Load the necessary libraries

- dotenv - to hide the api keys
- os - to handle the os environment
- ChatOpenAI - to use the model in OpenAI
- UnstructuredLoader - to load the txt file turn into multiple Documents
- RecursiveCharacterTextSplitter - to split the Documents
- Chroma - is an AI-native open-source vector database
- HuggingFaceEmbeddings - to convert text to embeddings
- hub - to get the template prompt
- StrOutputParser - to only get the content of the output of the llm

In [3]:
from dotenv import load_dotenv
load_dotenv()
import os
os.environ["OPENAI_API_KEY"] = os.getenv("OPENAI_API_KEY")
from langchain_openai import ChatOpenAI
from langchain_unstructured import UnstructuredLoader
from langchain_text_splitters import RecursiveCharacterTextSplitter
from langchain_chroma import Chroma
from langchain_community.vectorstores.utils import filter_complex_metadata
from langchain.embeddings import HuggingFaceEmbeddings
from langchain import hub
from langchain_core.runnables import RunnablePassthrough
from langchain_core.output_parsers import StrOutputParser





In [4]:
llm = ChatOpenAI(model="gpt-4o-mini")

## Store the data to Vector Database

In [37]:
def get_pdf_paths():
    categories = os.listdir("./PDFs")
    paths = []
    for category in categories:
        filenames = os.listdir(os.path.join(os.getcwd(), "PDFs", category))
        pdfs_per_category = [os.path.join(os.getcwd(), "PDFs", category, file) for file in filenames]
        paths += pdfs_per_category
    return paths


from langchain_community.document_loaders import PyPDFLoader

file_paths = get_pdf_paths()

pages = []
for file_path in file_paths:
    loader = PyPDFLoader(file_path)
    async for page in loader.alazy_load():
        pages.append(page)

In [51]:
print(llm.invoke(f"summarize the following: {pages[2].page_content}").content)

INFO: HTTP Request: POST https://api.openai.com/v1/chat/completions "HTTP/1.1 200 OK"

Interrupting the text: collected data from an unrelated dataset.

[config.mk]
export PLATFORM = sky130hd
export DESIGN_NAME = queue_mp
export DESIGN_NICKNAME = d
export VERILOG_FILES = /design/src/rtl/queue_mp.sv
export SDC_FILE = /design/constraint.sdc
export NUM_CORES = 1
export LEC_CHECK = 0
export BUFFER_PORTS_ARGS = -buffer_cell sky130_fd_sc_hd__buf_2
export CAP_MARGIN = 20
export CORE_MARGIN = 2
export CORE_UTILIZATION = 56
export DETAILED_ROUTE_END_ITERATION = 8
export PLACE_DENSITY_LB_ADDON = 0.2
export SYNTH_ARGS = -nofsm -noshare
export SYNTH_HDL_FRONTEND = slang
export SYNTH_SLANG_ARGS = --single-unit
export TNS_END_PERCENT = 20
[constraint.sdc]
create_clock -name clk -period 3.7 [get_ports clk]
set_input_delay 0.185 -clock clk [delete_from_list [all_inputs] [get_ports clk]]
set_output_delay 0.185 -clock clk [all_outputs]
set_load 0.02 [all_outputs]
[src/rtl/queue_mp.sv]
// Multi-port circular FIFO: up to NIN enqueues and NOUT dequeues per cycle, registered ready/valid flags.
// Optional high-water-mark output enabled by defining QUEUE_MP_HWM_EN.
module queue_mp #(
    parameter type ET        = logic [31:0],
    parameter int  SIZE      = 4,
    parameter int  NIN       = 2,
    parameter int  NOUT      = 2,
    parameter int  AF_MARGIN = 1,
    localparam int PTRW      = $clog2(SIZE),
    localparam int CNTW      = $clog2(SIZE + 1)
) (
    input  logic            clk,
    input  logic            rst_n,
    input  logic            init,
    output logic [CNTW-1:0] count,
    output logic            almost_full,
    input  logic [NIN-1:0]  in_val,
    output logic [NIN-1:0]  in_rdy,
    input  ET               in [NIN],
    output logic [NOUT-1:0] out_val,
    input  logic [NOUT-1:0] out_rdy,
    output ET               out [NOUT]
`ifdef QUEUE_MP_HWM_EN
    ,
    output logic [CNTW-1:0] hwm
`endif
);

    logic [PTRW-1:0] wptr, rptr;
    ET               mem [SIZE];
    int              npush, npop, ncnt;

    // Both operands are already below SIZE, so one conditional subtract normalises the sum.
    function automatic logic [PTRW-1:0] wrap(input int a);
        return PTRW'((a >= SIZE) ? a - SIZE : a);
    endfunction

    // Accepted lanes form a leading run; the first lane that does not handshake ends it.
    always_comb begin
        logic stop_in, stop_out;
        // NOTE: every combinational output gets a default first, so no path can infer a latch.
        npush    = 0;
        npop     = 0;
        stop_in  = 1'b0;
        stop_out = 1'b0;
        for (int i = 0; i < NIN; i++) begin
            if (!stop_in && in_val[i] && in_rdy[i]) npush = i + 1;
            else                                     stop_in = 1'b1;
        end
        for (int j = 0; j < NOUT; j++) begin
            if (!stop_out && out_val[j] && out_rdy[j]) npop = j + 1;
            else                                        stop_out = 1'b1;
        end
        ncnt = init ? 0 : int'(count) + npush - npop;
    end

    // NOTE: sequential state uses non-blocking assignments so all registers update from pre-edge values.
    always_ff @(posedge clk or negedge rst_n) begin
        if (!rst_n) begin
            wptr    <= '0;
            rptr    <= '0;
            count   <= '0;
            in_rdy  <= '1;
            out_val <= '0;
        end else begin
            if (init) begin
                wptr <= '0;
                rptr <= '0;
            end else begin
                wptr <= wrap(int'(wptr) + npush);
                rptr <= wrap(int'(rptr) + npop);
            end
            count <= CNTW'(ncnt);
            for (int i = 0; i < NIN; i++)  in_rdy[i]  <= (SIZE - ncnt) > i;
            for (int j = 0; j < NOUT; j++) out_val[j] <= ncnt > j;
        end
    end

    // NOTE: the storage array has no reset; contents are only observable behind a valid flag.
    always_ff @(posedge clk) begin
        if (!init) begin
            for (int i = 0; i < NIN; i++) begin
                if (i < npush) mem[wrap(int'(wptr) + i)] <= in[i];
            end
        end
    end

    always_comb begin
        for (int j = 0; j < NOUT; j++) out[j] = mem[wrap(int'(rptr) + j)];
    end

    assign almost_full = int'(count) >= (SIZE - AF_MARGIN);

`ifdef QUEUE_MP_HWM_EN
    always_ff @(posedge clk or negedge rst_n) begin
        if (!rst_n)                  hwm <= '0;
        else if (init)               hwm <= '0;
        else if (ncnt > int'(hwm))   hwm <= CNTW'(ncnt);
    end
`else
    // High-water tracking is not built in this configuration.
`endif

endmodule
## src/rtl/rx_bit_sampler.sv

```systemverilog
// UART RX oversampling front end: edge/bit counters and 3-sample majority vote; optional RX_NOISE_FLAG_EN adds noise_flag.
// Latency: sampled_bit/sample_done are valid in the cycle edge_cnt==half+1. Backpressure: none; dat_samp_en gates everything.
module rx_bit_sampler #(
    parameter int FRAME_BITS = 11,
    parameter int CNT_W      = 6,
    parameter int BIT_W      = 4
) (
    input  logic             clk,
    input  logic             rst,
    input  logic             dat_samp_en,
    input  logic [CNT_W-1:0] prescale,
    input  logic             rx_in,
    output logic [CNT_W-1:0] edge_cnt,
    output logic [BIT_W-1:0] bit_cnt,
    output logic             sampled_bit,
    output logic             sample_done
`ifdef RX_NOISE_FLAG_EN
    ,
    output logic             noise_flag
`endif
);

    localparam logic [BIT_W-1:0] LAST_BIT = BIT_W'(FRAME_BITS - 1);

    logic [CNT_W-1:0] half;
    logic [CNT_W-1:0] last_edge;
    logic             at_wrap;
    logic             at_s0;
    logic             at_s1;
    logic             at_vote;
    logic             s0;
    logic             s1;
    logic             vote;

    assign half      = prescale >> 1;
    assign last_edge = prescale - CNT_W'(1);

    // Equality compare on purpose: a counter already past a newly lowered prescale rolls over naturally.
    assign at_wrap = (edge_cnt == last_edge);
    assign at_s0   = (edge_cnt == half - CNT_W'(2));
    assign at_s1   = (edge_cnt == half - CNT_W'(1));
    assign at_vote = (edge_cnt == half);

    assign vote = (s0 & s1) | (s0 & rx_in) | (s1 & rx_in);

    always_ff @(posedge clk or posedge rst) begin
        if (rst) begin
            edge_cnt <= '0;
            bit_cnt  <= '0;
        end else if (!dat_samp_en) begin
            edge_cnt <= '0;
            bit_cnt  <= '0;
        end else if (at_wrap) begin
            edge_cnt <= '0;
            bit_cnt  <= (bit_cnt == LAST_BIT) ? '0 : bit_cnt + BIT_W'(1);
        end else begin
            edge_cnt <= edge_cnt + CNT_W'(1);
        end
    end

    // Partial-bit samples are dropped when the enable falls so a restart never votes with stale data.
    always_ff @(posedge clk or posedge rst) begin
        if (rst) begin
            s0          <= 1'b1;
            s1          <= 1'b1;
            sampled_bit <= 1'b1;
            sample_done <= 1'b0;
        end else if (!dat_samp_en) begin
            s0          <= 1'b1;
            s1          <= 1'b1;
            sample_done <= 1'b0;
        end else begin
            if (at_s0) begin
                s0 <= rx_in;
            end
            if (at_s1) begin
                s1 <= rx_in;
            end
            if (at_vote) begin
                sampled_bit <= vote;
            end
            sample_done <= at_vote;
        end
    end

`ifdef RX_NOISE_FLAG_EN
    always_ff @(posedge clk or posedge rst) begin
        if (rst) begin
            noise_flag <= 1'b0;
        end else if (!dat_samp_en) begin
            noise_flag <= 1'b0;
        end else if (at_vote) begin
            noise_flag <= !((s0 == s1) && (s1 == rx_in));
        end
    end
`endif

endmodule

```
## src/rtl/ob_disp_pkg.sv

```systemverilog
// Shared constants and helpers for the seven-segment scan driver.
// Patterns are active-high {g,f,e,d,c,b,a}; seg_level maps them to pin polarity.
package ob_disp_pkg;

    localparam int DIGITS = 8;
    localparam int NIB_W  = 4;
    localparam int SEG_W  = 7;

    localparam logic [SEG_W-1:0] HEX7 [16] = '{
        7'h3F, 7'h06, 7'h5B, 7'h4F, 7'h66, 7'h6D, 7'h7D, 7'h07,
        7'h7F, 7'h6F, 7'h77, 7'h7C, 7'h39, 7'h5E, 7'h79, 7'h71
    };

    function automatic logic [SEG_W-1:0] seg_level(input logic [SEG_W-1:0] pattern,
                                                   input logic active_low);
        return active_low ? ~pattern : pattern;
    endfunction

endpackage

```

## src/rtl/ob_seg_scan_hex7seg.sv

```systemverilog
// Combinational nibble to active-high seven-segment pattern decoder.
module hex7seg
    import ob_disp_pkg::*;
(
    input  logic [NIB_W-1:0] nib,
    output logic [SEG_W-1:0] seg
);

    assign seg = HEX7[nib];

endmodule

```

## src/rtl/ob_seg_scan.sv

```systemverilog
// Time-multiplexed 8-digit hex display driver with frame snapshot, freeze,
// leading-zero blanking, inter-digit ghost blanking and a mode decimal point.
module ob_seg_scan
    import ob_disp_pkg::*;
#(
    parameter int SCAN_DIV   = 50000,
    parameter int BLANK_CYC  = 1000,
    parameter bit ACTIVE_LOW = 1'b1
) (
    input  logic                    clk,
    input  logic                    rst,
    input  logic [31:0]             data_i,
    input  logic [2:0]              mode_i,
    input  logic                    freeze_i,
    input  logic                    blank_lz_i,
    output logic [DIGITS-1:0]       an_o,
    output logic [SEG_W-1:0]        seg_o,
    output logic                    dp_o,
    output logic                    frame_o
);

    localparam int                CNT_W   = $clog2(SCAN_DIV);
    localparam logic [CNT_W-1:0]  CNT_MAX = CNT_W'(SCAN_DIV - 1);
    localparam logic [CNT_W-1:0]  CNT_BLK = CNT_W'(BLANK_CYC);
    localparam logic [DIGITS-1:0] AN_OFF  = ACTIVE_LOW ? '1 : '0;
    localparam logic [SEG_W-1:0]  SEG_OFF = ACTIVE_LOW ? '1 : '0;
    localparam logic              DP_OFF  = ACTIVE_LOW;

    logic [CNT_W-1:0]  cnt;
    logic [2:0]        idx;
    logic [31:0]       snap;

    logic              wrap;
    logic [CNT_W-1:0]  cnt_nxt;
    logic [2:0]        idx_nxt;
    logic [NIB_W-1:0]  nib;
    logic [31:0]       upper;
    logic              lit_digit;
    logic              ghost;
    logic [SEG_W-1:0]  seg_pat;
    logic [DIGITS-1:0] an_act;
    logic [SEG_W-1:0]  seg_act;
    logic              dp_act;

    assign wrap    = (cnt == CNT_MAX);
    assign cnt_nxt = wrap ? '0 : cnt + 1'b1;
    assign idx_nxt = wrap ? idx + 3'd1 : idx;

    // Digit 0 is exempt so an all-zero value still shows a single "0".
    assign nib       = snap[{idx, 2'b00} +: NIB_W];
    assign upper     = snap >> {idx, 2'b00};
    assign lit_digit = !(blank_lz_i && (idx != 3'd0) && (upper == 32'd0));
    assign ghost     = (cnt < CNT_BLK);

    hex7seg u_hex7seg (
        .nib (nib),
        .seg (seg_pat)
    );

    assign an_act  = (!ghost && lit_digit) ? (DIGITS'(1) << idx) : '0;
    assign seg_act = lit_digit ? seg_pat : '0;
    assign dp_act  = (mode_i == idx) && (an_act != '0);

    always_ff @(posedge clk) begin
        if (rst) begin
            cnt     <= '0;
            idx     <= '0;
            snap    <= '0;
            frame_o <= 1'b0;
            an_o    <= AN_OFF;
            seg_o   <= SEG_OFF;
            dp_o    <= DP_OFF;
        end else begin
            cnt     <= cnt_nxt;
            idx     <= idx_nxt;
            // The snapshot only changes at the last cycle of a frame, so a
            // frame is never torn and freeze acts at the same point.
            if (wrap && (idx == 3'd7) && !freeze_i)
                snap <= data_i;
            frame_o <= (idx_nxt == 3'd0) && (cnt_nxt == '0);
            an_o    <= ACTIVE_LOW ? ~an_act : an_act;
            seg_o   <= seg_level(seg_act, ACTIVE_LOW);
            dp_o    <= ACTIVE_LOW ? ~dp_act : dp_act;
        end
    end

endmodule

```

## config.mk

```make
export PLATFORM = sky130hd
export DESIGN_NAME = ob_seg_scan
export DESIGN_NICKNAME = d
export VERILOG_FILES = /design/src/rtl/ob_disp_pkg.sv /design/src/rtl/ob_seg_scan_hex7seg.sv /design/src/rtl/ob_seg_scan.sv
export SDC_FILE = /design/constraint.sdc
export NUM_CORES = 1
export LEC_CHECK = 0
export CELL_PAD_IN_SITES_DETAIL_PLACEMENT = 0
export CELL_PAD_IN_SITES_GLOBAL_PLACEMENT = 2
export CORE_MARGIN = 2
export CORE_UTILIZATION = 32
export CTS_CLUSTER_SIZE = 25
export DETAILED_ROUTE_END_ITERATION = 12
export GPL_ROUTABILITY_DRIVEN = 1
export PLACE_DENSITY = 0.85
export SYNTH_ARGS = -nofsm -noshare
export SYNTH_HDL_FRONTEND = slang
export SYNTH_HIERARCHICAL = 1
export SYNTH_SLANG_ARGS = --single-unit
```

## constraint.sdc

```tcl
create_clock -name clk -period 2.8 [get_ports clk]
set_clock_uncertainty 0.2 [all_clocks]
set_input_delay 0.28 -clock clk [delete_from_list [all_inputs] [get_ports clk]]
set_output_delay 0.28 -clock clk [all_outputs]
set_load 0.05 [all_outputs]
```

==> metrics.md <==
| Metric | Value |
|---|---|
| Initial DRC Count | 144 |
| Slew at the pin closest to its max-slew limit | 0.491 ns |
| GRT overflow | 0 |
| Metal3 WL | 396 um |
| Synth warnings | 6 |
| Final Max Slew Viols | 0 |
| Sw Pwr | 0.420 mW |
| Die W | 109 um |
| Fin crit share | 94.0% |
| Relative slew slack | 66.8% |
| Placed Area | 4300 um^2 |
| Synth Register Bits | 68 |
| Pre-antenna DRT Iters | 4 |
| RSZ-0062 raised after global routing | false |
| Root buf cell | clkbuf_8 |
| Mapped Cells | 409 |
| Post-CTS Setup Bufs | 0 |
| IO Count | 56 |
| Worst-path fanout max | 21 |
| Die Y | 109 um |
| PwrDens | 423 nW/um^2 |
| DPL Wire Length | 6580 um |
| Post-synth top flop | dfxtp_1 |
| Hold Startpoint | snap[3] |
| Reg2Reg Setup Slack | 0.17 ns |
| WP data required | 2.89 ns |
| Total GRT Usage | 15.9% |
| Uppermost layer routed | met4 |
| Mean Syn Cell Area | 8.69 um^2 |
| Area grow syn2layout | 26.2% |
| Initial Util | 32.8% |
| Crit Path Class | reg -> reg |
| CTS Hold Bufs | 0 |
| Final setup TNS | 0 ns |
| RD Place Congestion | 0.932 |
| Post-synth EDFFs | 0 |
| Clock Path Buffers | 2 |
| Core Area | 10,800 um^2 |
| Drt wl/cell | 14.2 um |
| Seq/Total Area, Yosys | 38.3% |
| Worst skew pair latency | 0.34 ns |
| Final WL | 8740 um |
| Maxcap violations | 0 |
| Global-route wire length before repair | 14,700 um |
| Port Buf Inserts | 55 |
| Hold Crit Depth | 2 |
| # setup viols final | 0 |
| Sw Ratio | 22.1% |
| Clk sinks | 68 |
| Crit Reg-Reg Startpoint | idx[0] |
| Final Hold Viols | 0 |
| CTS tree | yes |
| ANT nets after route | 0 |
| Int Pwr | 1.48 mW |
| Min Clock Period, post-route | 2.63 ns |
| Post-layout util | 41.4% |
| Status | finished, final reports clean |
| # H-tree levels | 3 |
| Post-route cell area | 4490 um^2 |
| Worst reg2reg endpoint | seg_o[3] |
| Largest net degree at the start of global routing | 44 |
| Logic pwr share | 6.9% |
| Cell area after synthesis | 3560 um^2 |
| Worst-path clk slew | 0.07 ns |
| Via density | 4.95 |
| Setup crit end kind | flip-flop |
| Lkg Pwr | 1.59 nW |
| Vias | 3,040 |
| Post-layout net count | 523 |
| Fraction of layout cells with a size suffix above 1 | 13.1% |
| Post-synth ARST share | 0% |
| Flop pwr share | 51.7% |
| CTS buffer count | 9 |
| HP Class | reg -> reg |
| M1 wire length | 4260 um |
| Syn_nets | 462 |
| Die area | 12,000 um^2 |
| Initial antenna violation count | 0 |
| Critical Path AT | 2.72 ns |
| Post_cts resized | 0 |
| Maximum vdd drop | 0.211 mV |
| Peak Freq | 380 MHz |
| Worst hold slack | 0.259 ns |
| Reg2Reg Depth | 8 |
| Clock Power Share | 41.4% |
| Num rows | 38 |
| Ant. Diodes | 0 |
| Met2 WL | 3880 um |
| Fill count | 1,117 |
| Library cells used by synthesis | 60 |
| Hold endpoint | snap[3] |
| CP Launch Type | flip-flop |
| # DRC | 0 |
| Vias in the first global route | 2,948 |
## Yosys cell counts, types with 2 or more instances
library cell | instances | share of area [%]
clkbuf_1 | 12 | 1.3
nand3b_1 | 2 | 0.42
xnor2_1 | 9 | 2.2
nand3_1 | 10 | 1.4
a21oi_1 | 39 | 5.5
nand2_1 | 87 | 9.2
ha_1 | 14 | 4.9
xor2_1 | 8 | 2.0
dfxtp_1 | 68 | 38
a211o_2 | 3 | 0.84
mux4_2 | 8 | 5.1
buf_6 | 3 | 0.95
nand4_1 | 3 | 0.53
or4_1 | 6 | 1.3
nor2_1 | 35 | 3.7
nor4_1 | 8 | 1.4
or2_2 | 2 | 0.35
nor2b_1 | 3 | 0.53
mux2_2 | 6 | 1.9
a31oi_1 | 3 | 0.53
nor4b_1 | 4 | 0.99
nor3_2 | 2 | 0.56
buf_2 | 3 | 0.42
o21ai_0 | 5 | 0.70
and3_2 | 2 | 0.42
nor3_1 | 8 | 1.1
a211oi_1 | 4 | 0.84
inv_1 | 9 | 0.95
buf_4 | 4 | 0.84
nor3b_1 | 4 | 0.84
mux2i_1 | 5 | 1.4
or2b_1 | 2 | 0.42
## metal layers
metal | global-route usage [%] | up-vias
li1 | - | 1559
met5 | 0 | -
met2 | 24.3 | 78
met4 | 7.14 | 0
met1 | 21.7 | 1388
met3 | 3.02 | 15
## cell type report
cell class | instances | area [um^2] | share of cell area, %
Inverter | 10 | 37.5 | 0.836
Sequential cell | 68 | 1360 | 30.4
Clock inverter | 2 | 35.0 | 0.780
Tap cell | 140 | 175 | 3.90
Multi-Input combinational cell | 309 | 2040 | 45.4
Clock buffer | 13 | 149 | 3.32
Timing Repair Buffer | 72 | 691 | 15.4
## worst max-delay path by stage
stage / startpoint / endpoint / slack, ns / cells after the start
after global routing: cnt[14] / snap[21] / 0.002 / 7
final: idx[0] / seg_o[3] / 0.17 / 8
after detailed placement: idx[0] / seg_o[3] / 0.11 / 8
after CTS: idx[0] / an_o[3] / 0.09 / 7
after floorplan: idx[1] / frame_o / 0.28 / 7
after global placement: idx[0] / seg_o[3] / 0.17 / 8
## layout by cell type, fill, tap and decap left out, drive strengths merged, types with 11 or more instances in the layout
cell	n
nand2	87
dfxtp	68
clkdlybuf4s50	55
nor2	35
clkbuf	13
ha	14
a21oi	39
nand3	11
nor3	11
buf	17
## power groups by stage
stage | registers [mW] | logic [mW] | clock network [mW]
2_1_floorplan | 1.03 | 0.0349 | 0
3_3_place_gp | 1.00 | 0.131 | 0
3_5_place_dp | 1.00 | 0.131 | 0
4_1_cts | 0.982 | 0.132 | 0.810
5_1_grt | 0.983 | 0.142 | 0.857
6_report | 0.982 | 0.131 | 0.786
## critical path, stage by stage, from the launching register on
cell	delay [ns]
dfxtp_2	0.38
buf_12	0.18
mux4_2	0.51
mux2_2	0.34
inv_1	0.14
ha_1	0.24
inv_1	0.05
mux4_1	0.47
nand2_1	0.06
## registers in the layout (all words and copies together) (netlist names)
register / count
snap: 32
cnt: 16
an_o: 8
seg_o: 7
idx: 3
dp_o: 1
frame_o: 1
## metrics by stage
step / setup slack (ns) / total power, mW / instances
3_5_place_dp: 0.105 / 1.14 / 599
2_1_floorplan: 0.280 / 1.06 / 409
3_3_place_gp: 0.167 / 1.14 / 599
6_report: 0.167 / 1.90 / 614
5_1_grt: 0.00215 / 1.98 / 614
4_1_cts: 0.0863 / 1.92 / 614
## logic make-up (layout without fill, tap and decap cells)
family                   Yosys count  in the layout  synth area share (%)
XOR/XNOR                          17             17                  4.19
buffers and inverters             32             97                  4.54
AND/OR/NAND/NOR                  189            189                  26.5
multiplexers                      20             20                  9.11
flip-flops                        68             68                  38.3
adder cells (fa/ha/maj)           14             14                  4.93
AO/OA/AOI/OAI                     69             69                  12.5
Note: power is estimated with default switching activity, not from simulation.
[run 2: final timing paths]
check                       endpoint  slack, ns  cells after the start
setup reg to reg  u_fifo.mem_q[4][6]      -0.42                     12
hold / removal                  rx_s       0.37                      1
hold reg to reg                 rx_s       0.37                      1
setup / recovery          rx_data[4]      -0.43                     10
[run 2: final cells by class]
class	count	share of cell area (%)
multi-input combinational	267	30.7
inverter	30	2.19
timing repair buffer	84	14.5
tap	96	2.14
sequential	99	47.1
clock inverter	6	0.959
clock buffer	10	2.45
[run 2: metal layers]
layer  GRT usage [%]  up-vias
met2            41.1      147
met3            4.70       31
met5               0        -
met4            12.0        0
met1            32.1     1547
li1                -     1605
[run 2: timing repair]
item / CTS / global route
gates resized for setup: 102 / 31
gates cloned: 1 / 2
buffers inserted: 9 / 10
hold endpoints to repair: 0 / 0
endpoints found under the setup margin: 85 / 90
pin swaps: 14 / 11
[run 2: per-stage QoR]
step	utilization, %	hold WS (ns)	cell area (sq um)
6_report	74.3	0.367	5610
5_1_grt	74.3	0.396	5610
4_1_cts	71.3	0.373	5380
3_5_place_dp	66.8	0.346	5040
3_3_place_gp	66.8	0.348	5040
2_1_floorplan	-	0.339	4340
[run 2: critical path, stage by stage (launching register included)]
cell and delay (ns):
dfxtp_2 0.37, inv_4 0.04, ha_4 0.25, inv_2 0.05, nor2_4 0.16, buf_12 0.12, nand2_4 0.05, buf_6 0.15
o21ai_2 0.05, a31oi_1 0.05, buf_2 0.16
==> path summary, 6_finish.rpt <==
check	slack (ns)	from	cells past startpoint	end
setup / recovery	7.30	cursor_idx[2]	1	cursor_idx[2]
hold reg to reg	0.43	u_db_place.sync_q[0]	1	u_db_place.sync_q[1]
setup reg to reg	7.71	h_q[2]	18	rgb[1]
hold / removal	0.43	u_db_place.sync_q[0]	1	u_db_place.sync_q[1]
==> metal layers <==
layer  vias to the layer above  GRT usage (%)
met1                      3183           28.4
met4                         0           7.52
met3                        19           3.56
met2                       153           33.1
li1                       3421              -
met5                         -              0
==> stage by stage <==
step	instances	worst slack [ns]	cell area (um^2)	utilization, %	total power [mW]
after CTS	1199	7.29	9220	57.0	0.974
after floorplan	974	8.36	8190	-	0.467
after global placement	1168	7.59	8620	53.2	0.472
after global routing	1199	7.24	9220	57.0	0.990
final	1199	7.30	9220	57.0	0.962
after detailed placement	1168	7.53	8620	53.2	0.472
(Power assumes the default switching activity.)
<file path="config.mk">
export PLATFORM = sky130hd
export DESIGN_NAME = div_share_arbiter_flat
export DESIGN_NICKNAME = d
export VERILOG_FILES = /design/src/rtl/div_share_arbiter_if.sv /design/src/rtl/div_share_arbiter.sv /design/src/flat_wrapper.sv
export SDC_FILE = /design/constraint.sdc
export NUM_CORES = 1
export LEC_CHECK = 0
export ABC_AREA = 1
export BUFFER_PORTS_ARGS = -buffer_cell sky130_fd_sc_hd__buf_2
export CAP_MARGIN = 20
export CORE_ASPECT_RATIO = 1.75
export CORE_MARGIN = 4
export CORE_UTILIZATION = 43
export CTS_CLUSTER_DIAMETER = 40
export DETAILED_ROUTE_END_ITERATION = 6
export MAX_ROUTING_LAYER = met4
export PLACE_DENSITY = 0.88
export SLEW_MARGIN = 20
export SYNTH_ARGS = -nofsm -noshare
export SYNTH_HDL_FRONTEND = slang
export SYNTH_SLANG_ARGS = --single-unit
</file>
<file path="constraint.sdc">
create_clock -name clk -period 1.8 [get_ports clk]
set_input_delay 0 -clock clk [delete_from_list [all_inputs] [get_ports clk]]
set_output_delay 0 -clock clk [all_outputs]
set_load 0.1 [all_outputs]
</file>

**Summary of Requirements for Visiting Relatives in Japan (May 2023)**

**A. Purpose:**  
To visit relatives in Japan within the third degree of relationship. For visiting distant relatives or friends, different requirements apply.

**B. Requirements:**  
- **Applicant's Requirements:**
  1. **Passport:** Must include holder’s signature.
  2. **Application Form:** A facial photo (4.5x3.5 cm) is required. Proof of relationship (birth/marriage certificates) must be submitted.
  3. **Birth Certificate:** Issued by PSA within the last year; additional documents may be needed if unreadable or if there is a late registration.
  4. **Marriage Certificate:** For married applicants, issued by PSA within the last year; similar additional documents apply as for the birth certificate.
  5. **Bank Certificate:** Required if the applicant will cover part or all of the travel expenses.
  6. **Photocopy of Income Tax Return:** Required if the applicant will cover part or all of the travel expenses.

-

In [40]:
from langchain_core.vectorstores import InMemoryVectorStore
from langchain_openai import OpenAIEmbeddings

vector_store = InMemoryVectorStore.from_documents(pages, OpenAIEmbeddings())
# docs = vector_store.similarity_search("What is LayoutParser?", k=2)
# for doc in docs:
#     print(f'Page {doc.metadata["page"]}: {doc.page_content}\n')

INFO: HTTP Request: POST https://api.openai.com/v1/embeddings "HTTP/1.1 200 OK"
INFO: HTTP Request: POST https://api.openai.com/v1/embeddings "HTTP/1.1 200 OK"


In [6]:
FILE_PATH = "/Users/krimssmirk/Desktop/rag-llm/document.txt"

In [7]:
# Load the contents
# loader = UnstructuredLoader(FILE_PATH)
# docs = loader.load() # return list of Documents

In [15]:
# chunk the contents
# text_splitter = RecursiveCharacterTextSplitter(chunk_size=2000, chunk_overlap=200)
# splits = text_splitter.split_documents(docs)

In [16]:
# index the contents and store it
# vectorstore = Chroma.from_documents(documents=filter_complex_metadata(splits), embedding=HuggingFaceEmbeddings())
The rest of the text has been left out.